Technical Advisory: Pulse Connect Secure – RCE via Uncontrolled Gzip Extraction (CVE-2020-8260)
Vendor: Pulse Secure
Vendor URL: https://www.pulsesecure.net/
Versions affected: Pulse Connect Secure (PCS) 9.1Rx or below
Systems Affected: Pulse Connect Secure (PCS) Appliances
CVE Identifier: CVE-2020-8260
Advisory URL: https://kb.pulsesecure.net/articles/Pulse_Security_Advisories/SA44601
Risk: 7.2 High CVSS:3.0/AV:N/AC:L/PR:H/UI:N/S:U/C:H/I:H/A:H
Richard Warren - richard.warren[at]nccgroup[dot]com
David Cash – david.cash[at]nccgroup[dot]com
The Pulse Connect Secure appliance suffers from an uncontrolled gzip extraction vulnerability which allows an attacker to overwrite arbitrary files, resulting in Remote Code Execution as root.
Successful exploitation by an authenticated administrator results in Remote Code Execution on the underlying Operating System with root privileges. An attacker with such access will be able to circumvent any restrictions enforced via the web application, as well as remount the filesystem, allowing them to create a persistent backdoor, extract and decrypt credentials, or pivot into the internal network.
PCS allows administrative users to import and export archived configurations via the
/dana-admin/cached/config/import.cgi CGI script. These configurations are compressed using gzip and encrypted using a hardcoded key. The user can then download the encrypted configuration file for later restoration.

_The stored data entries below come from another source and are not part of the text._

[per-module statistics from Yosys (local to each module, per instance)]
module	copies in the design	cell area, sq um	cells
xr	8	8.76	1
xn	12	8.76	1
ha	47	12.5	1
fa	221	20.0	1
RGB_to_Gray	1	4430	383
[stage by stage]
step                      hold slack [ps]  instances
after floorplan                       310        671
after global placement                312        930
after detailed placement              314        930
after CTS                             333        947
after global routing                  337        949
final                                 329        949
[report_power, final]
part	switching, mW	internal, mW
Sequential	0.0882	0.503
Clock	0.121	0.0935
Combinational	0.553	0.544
From an optimization exercise on the open Yosys and OpenROAD flow, aimed at small area; shortcuts taken in it are not production practice.
At most, simulation tests tie the RTL to the original design; equivalence was not proved.
Function not checked in run 2: the RTL went through the layout flow alone.
Power and IR drop assume default switching activity.

==> flow/design.v, too long to show whole: its modules and the start of the top module <==
// module FIR: 881 lines
// module fa: 4 lines
// module mx: 3 lines
// module mx1: 3 lines
// module ha: 4 lines
// module aoi21: 3 lines
// module nand2: 3 lines
// module nor2: 3 lines
// module oai21: 3 lines
module FIR(
	input				clk,
	input				rst_n,
	input				clk_en,
	input  [15:0]	filter_in,
	output [15:0]	filter_out
);
  // ...
==> flow/flow/run.sh <==
#!/bin/bash
# Layout: the standard ORFS flow (standard.sh), with two changes passed to ORFS
# through its own variables:
#  - the ports are buffered with the smallest buffer (buf_1) instead of the flow's default;
#  - clock tree synthesis uses clkbuf_8 buffers and inserts no dummy loads.
# The full output of the flow goes to flow.log in this folder; ORFS keeps each step's log
# under orfs/logs/.
set -euo pipefail
export BUFFER_PORTS_ARGS="-buffer_cell sky130_fd_sc_hd__buf_1"
export CTS_ARGS="-sink_clustering_enable -repair_clock_nets -buf_list sky130_fd_sc_hd__clkbuf_8 -dont_use_dummy_load -sink_clustering_size 24 -sink_clustering_max_diameter 120"
bash standard.sh > flow.log 2>&1
==> flow/standard.sh <==
#!/bin/bash
# synth_recipe.tcl (not shown) runs the flow's synth.tcl, then flattens the netlist and writes it again
# the make line also repeats each setting of config.mk as NAME=value (left out here)
make -C /OpenROAD-flow-scripts/flow DESIGN_CONFIG=/design/flow/config.mk WORK_HOME=/design/flow/orfs CLKGATE_MAP_FILE= SYNTH_SCRIPT=/design/flow/synth_recipe.tcl "${@:-finish}"
==> flow/config.mk <==
export PLATFORM = sky130hd
export DESIGN_NAME = FIR
export DESIGN_NICKNAME = FIR
export VERILOG_FILES = /design/flow/design.v
export SDC_FILE = /design/flow/constraint.sdc
export NUM_CORES = 4
export LEC_CHECK = 0
export CAP_MARGIN = 20
export CORE_MARGIN = 2
export CORE_UTILIZATION = 40
export SLEW_MARGIN = 20
export SYNTH_HIERARCHICAL = 1
==> flow/constraint.sdc <==
create_clock -name core_clock -period 6.0 [get_ports {clk}]
set_input_delay 1.2000 -clock core_clock [delete_from_list [all_inputs] [get_ports {clk}]]
set_output_delay 1.2000 -clock core_clock [all_outputs]
set_load 0.01 [all_outputs]
==> flow_metrics.py, run 1 <==
metrics = {
    "status": {
        "run_status": "no timing/DRC/antenna violations",
    },
    "final_layout": {
        "fin_nets": 1399,
        "multi_input_comb_cells": 740,
        "drive_above_1_share_pct": 7.39,
        "buffers": 55,
        "fin_cells": 1471,
    },
    "worst_setup_path": {
        "cpLargestDelayFamily": "adder cells",
        "timing.rr.end": "R[12]",
        "reg2reg_depth": 17,
        "critPathMostFrequentCell": "fa_1",
        "crit_type": "register to register",
    },
    "grt": {
        "grt-ovfl-total": 0,
        "grtUsageTotal_pct": 19.1,
    },
    "place": {
        "port-buffer-count": 34,
    },
    "yosys": {
        "synth_mux_area_share_pct": 0,
        "ys_ff_latch": 196,
        "async_flop_share_pct": 8.67,
        "synth_fp_nets": 1326,
    },
    "power": {
        "switching_share_pct": 33.0,
    },
    "detailed_routing": {
        "met2_length_um": 15000,
        "route.detailed.drc": 0,
        "firstDrtPassIters": 5,
    },
    "worst_hold_path": {
        "hold_depth": 1,
    },
    "clock_network": {
        "worstSkewPairLatency_ns": 0.49,
    },
    "die": {
        "core_um2": 31700,
        "rows": 65,
    },
    "timing": {
        "holdWs_ns": 0.474,
        "max_clock_freq_ghz": 0.177,
        "hold_viol": 0,
    },
}
Source: an optimization exercise on an open RTL-to-GDS flow (aim: small area, a short achievable clock period and few clock cycles per item). Production flows keep margins and buffers that such runs may drop.

==> flow/design.v <==
`timescale 1ns / 1ps
module mod_mul64_module
#(
    parameter A_WIDTH = 64,
    parameter B_WIDTH = 64,
    parameter N_WIDTH = 64
)
(
    input clk,
    input rst,
    input start,
    input [A_WIDTH-1:0] A,
    input [B_WIDTH-1:0] B,
    input [N_WIDTH-1:0] N,
    output [N_WIDTH-1:0] P,
    output done
);
    localparam W = 66;
    localparam IDLE = 3'd0;
    localparam NORM = 3'd1;
    localparam LOOP = 3'd2;
    localparam CONV = 3'd3;
    localparam SHR  = 3'd4;
    reg [2:0] state;
    reg done_reg;
    reg [5:0] sc;
    reg [6:0] cnt;
    reg b_cur;       
    reg b_nxt;       
    reg b_nn;        
    reg md2;         
    reg md1;         
    reg mdh;         
    reg cadd;        
    reg q_a1;        
    reg q_a2;        
    reg q_s1;        
    reg q_s2;        
    reg neg;         
    reg [7:0] u4;    
    reg [63:0] n_reg;
    reg [7:0] v2;    
    reg [7:0] v1;    
    reg [7:0] v0;    
    reg [7:0] vm1;   
    reg [4:0] a5;    
    reg [5:0] a15;   
    reg [W-1:0] S, C;
    wire ml = md2;
    wire hold = md1;
    wire [W-1:0] s_in = ({W{md2}} & {S[W-2:0], 1'b0})
                      | ({W{hold}} & S)
                      | ({W{mdh}} & {1'b0, S[W-1:1]});
    wire [W-1:0] c_in = ({W{md2}} & {C[W-2:0], 1'b0})
                      | ({W{hold | mdh}} & C);
    wire [W-1:0] n1 = {2'b00, n_reg};
    wire [W-1:0] n2 = {1'b0, n_reg, 1'b0};
    wire [W-1:0] y = (({W{q_a1 | q_s1}} & n1) | ({W{q_a2 | q_s2}} & n2)) ^ {W{neg}};
    wire [W-1:0] s1 = s_in ^ c_in ^ y;
    wire [W-1:0] maj1 = (s_in & c_in) | (s_in & y) | (c_in & y);
    wire [W-1:0] c1 = {maj1[W-2:0], neg};
    wire xb = ml & b_cur;
    wire [W-1:0] x = {2'b00, {64{xb}} & A};
    wire [W-1:0] s2 = s1 ^ c1 ^ x;
    wire [W-1:0] maj2 = (s1 & c1) | (s1 & x) | (c1 & x);
    wire [W-1:0] c2 = {maj2[W-2:0], 1'b0};
    always @(posedge clk) begin
        S <= s2;
        C <= c2;
    end
    wire [7:0] u1 = S[65:58];
    wire [7:0] u2 = C[65:58];
    wire [7:0] e_s = u1 ^ u2 ^ u4;
    wire [7:0] e_c = {(u1[6:0] & u2[6:0]) | (u1[6:0] & u4[6:0]) | (u2[6:0] & u4[6:0]), 1'b0};
    wire lt2, lt1, lt0, ltm1;
    sign3 u_s2  (.a(e_s), .b(e_c), .k(v2),  .s(lt2));
    sign3 u_s1  (.a(e_s), .b(e_c), .k(v1),  .s(lt1));
    sign3 u_s0  (.a(e_s), .b(e_c), .k(v0),  .s(lt0));
    sign3 u_sm1 (.a(e_s), .b(e_c), .k(vm1), .s(ltm1));
    wire ge2 = !lt2;
    wire ge1 = !lt1;
    wire ge0 = !lt0;
    wire gem1 = !ltm1;
    wire nq_s2 = ge2;
    wire nq_s1 = ge1 & !ge2;
    wire nq_a1 = gem1 & !ge0;
    wire nq_a2 = !gem1;
    wire u4_first = (state == NORM);
    wire [7:0] u4_n = u4_first ? {2'b11, ~n_next[63:58]} :
                      ({8{nq_a1}} & {3'b000, n_reg[63:59]})
                    | ({8{nq_a2}} & {2'b00, n_reg[63:58]})
                    | ({8{nq_s1}} & {3'b111, ~n_reg[63:59]})
                    | ({8{nq_s2}} & {2'b11, ~n_reg[63:58]});
    reg [8:0] cz_grp;
    always @(posedge clk) begin
        cz_grp[0] <= ~|c2[7:0];
        cz_grp[1] <= ~|c2[15:8];
        cz_grp[2] <= ~|c2[23:16];
        cz_grp[3] <= ~|c2[31:24];
        cz_grp[4] <= ~|c2[39:32];
        cz_grp[5] <= ~|c2[47:40];
        cz_grp[6] <= ~|c2[55:48];
        cz_grp[7] <= ~|c2[63:56];
        cz_grp[8] <= ~|c2[W-1:64];
    end
    wire c_zero = &cz_grp;
    wire fin = (state == CONV) && !cadd && c_zero;
    wire done_now = fin && !S[W-1] && (sc == 6'd0);
    wire [6:0] cnt_3 = cnt + 7'd3;
    wire b_n3 = !cnt_3[6] & B[~cnt_3[5:0]];
    wire last = (cnt == {1'b0, sc} + 7'd63);
    wire n_ld = (state == IDLE);
    wire n_sh = (state == NORM) && !n_reg[63];
    wire n_hd = !n_ld && !n_sh;
    wire [63:0] n_next = ({64{n_ld}} & N)
                       | ({64{n_sh}} & {n_reg[62:0], 1'b0})
                       | ({64{n_hd}} & n_reg);
    always @(posedge clk) begin
        u4 <= u4_n;
        n_reg <= n_next;
        a5 <= A[63:59];
        a15 <= a15_n[6:1];
    end
    wire [6:0] a15_n = {2'b00, A[63:59]} + {1'b0, A[63:59], 1'b0};
    wire u3_h = b_nxt;
    wire u3_l = b_nn;
    wire [7:0] u3_n = (u3_h & u3_l) ? {2'b00, a15} :
                      u3_h ? {3'b000, a5} :
                      u3_l ? {4'b0000, a5[4:1]} : 8'd0;
    wire [7:0] fx_n = {5'b00001, n_next[62:60]};
    always @(posedge clk) begin
        v2 <= u3_n;
        v1 <= u3_n + 8'd4;
        v0 <= u3_n + fx_n + 8'd5;
        vm1 <= u3_n + {fx_n[6:0], 1'b0} + 8'd6;
    end
    always @(posedge clk, posedge rst) begin
        if (rst) begin
            state <= IDLE;
            done_reg <= 1'b0;
            sc <= 6'd0;
            cnt <= 7'd0;
            b_cur <= 1'b0;
            b_nxt <= 1'b0;
            b_nn <= 1'b0;
            md2 <= 1'b0;
            md1 <= 1'b1;
            mdh <= 1'b0;
            cadd <= 1'b0;
            q_a1 <= 1'b0;
            q_a2 <= 1'b0;
            q_s1 <= 1'b0;
            q_s2 <= 1'b0;
            neg <= 1'b0;
        end
        else begin
            cadd <= 1'b0;
            md2 <= 1'b0;
            md1 <= 1'b0;
            mdh <= 1'b0;
            q_a1 <= 1'b0;
            q_a2 <= 1'b0;
            q_s1 <= 1'b0;
            q_s2 <= 1'b0;
            neg <= 1'b0;
            case (state)
                IDLE: begin
                    b_nxt <= B[63];
                    b_nn <= B[62];
                    cnt <= 7'd0;
                    sc <= 6'd0;
                    if (start) begin
                        done_reg <= 1'b0;
                        state <= NORM;
                    end
                    else
                        md1 <= 1'b1;
                end
                NORM: begin
                    if (!n_reg[63])
                        sc <= sc + 6'd1;
                    if (n_reg[63] || n_reg[62]) begin
                        b_cur <= b_nxt;
                        b_nxt <= b_nn;
                        b_nn <= B[61];
                        state <= LOOP;
                        md2 <= 1'b1;
                        q_s2 <= 1'b1;
                        neg <= 1'b1;
                    end
                end
                LOOP: begin
                    cnt <= cnt + 7'd1;
                    b_cur <= b_nxt;
                    b_nxt <= b_nn;
                    b_nn <= b_n3;
                    if (last) begin
                        state <= CONV;
                        md1 <= 1'b1;
                        cadd <= 1'b1;
                        q_a1 <= gem1;
                        q_a2 <= !gem1;
                    end
                    else begin
                        md2 <= 1'b1;
                        q_s2 <= nq_s2;
                        q_s1 <= nq_s1;
                        q_a1 <= nq_a1;
                        q_a2 <= nq_a2;
                        neg <= ge1;
                    end
                end
                CONV: begin
                    md1 <= 1'b1;
                    if (fin) begin
                        if (S[W-1]) begin
                            q_a1 <= 1'b1;
                            cadd <= 1'b1;
                        end
                        else if (sc != 6'd0) begin
                            state <= SHR;
                            md1 <= 1'b0;
                            mdh <= 1'b1;
                        end
                        else begin
                            state <= IDLE;
                            done_reg <= 1'b1;
                        end
                    end
                end
                SHR: begin
                    sc <= sc - 6'd1;
                    if (sc == 6'd1) begin
                        state <= IDLE;
                        done_reg <= 1'b1;
                        md1 <= 1'b1;
                    end
                    else
                        mdh <= 1'b1;
                end
                default: state <= IDLE;
            endcase
        end
    end
    assign P = S[63:0];
    assign done = done_reg | done_now;
endmodule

During the restoration process, the user-supplied (previously exported) configuration file is decrypted using the
configdecrypt binary. After decryption, the file is unpacked using tar. The following command is used to extract the configuration files from the decrypted archive:
tar -C $path -xzf $path/config.exp --strip=1 >/dev/null 2> 1
No restriction on what files are extracted is carried out, other than that the file(s) will be extracted into the directory specified by
$path. On systems before PCS 9.1R4.0, the
$path variable was set to
/home/runtime/ meaning that any file on the (read-write mounted) data partition could be overwritten. On later systems this was changed to
/home/runtime/tmp/ meaning that only files within the
tmp directory could be overwritten. However, in both cases this is enough to achieve code execution.
Proof of Concept(s)
On systems before PCS 9.1R4, it was possible to overwrite any file on the
/home/runtime/ partition. Although this partition does not contain any executable binaries (these are instead stored on the readonly partition), we identified a few ways in which code execution could be triggered.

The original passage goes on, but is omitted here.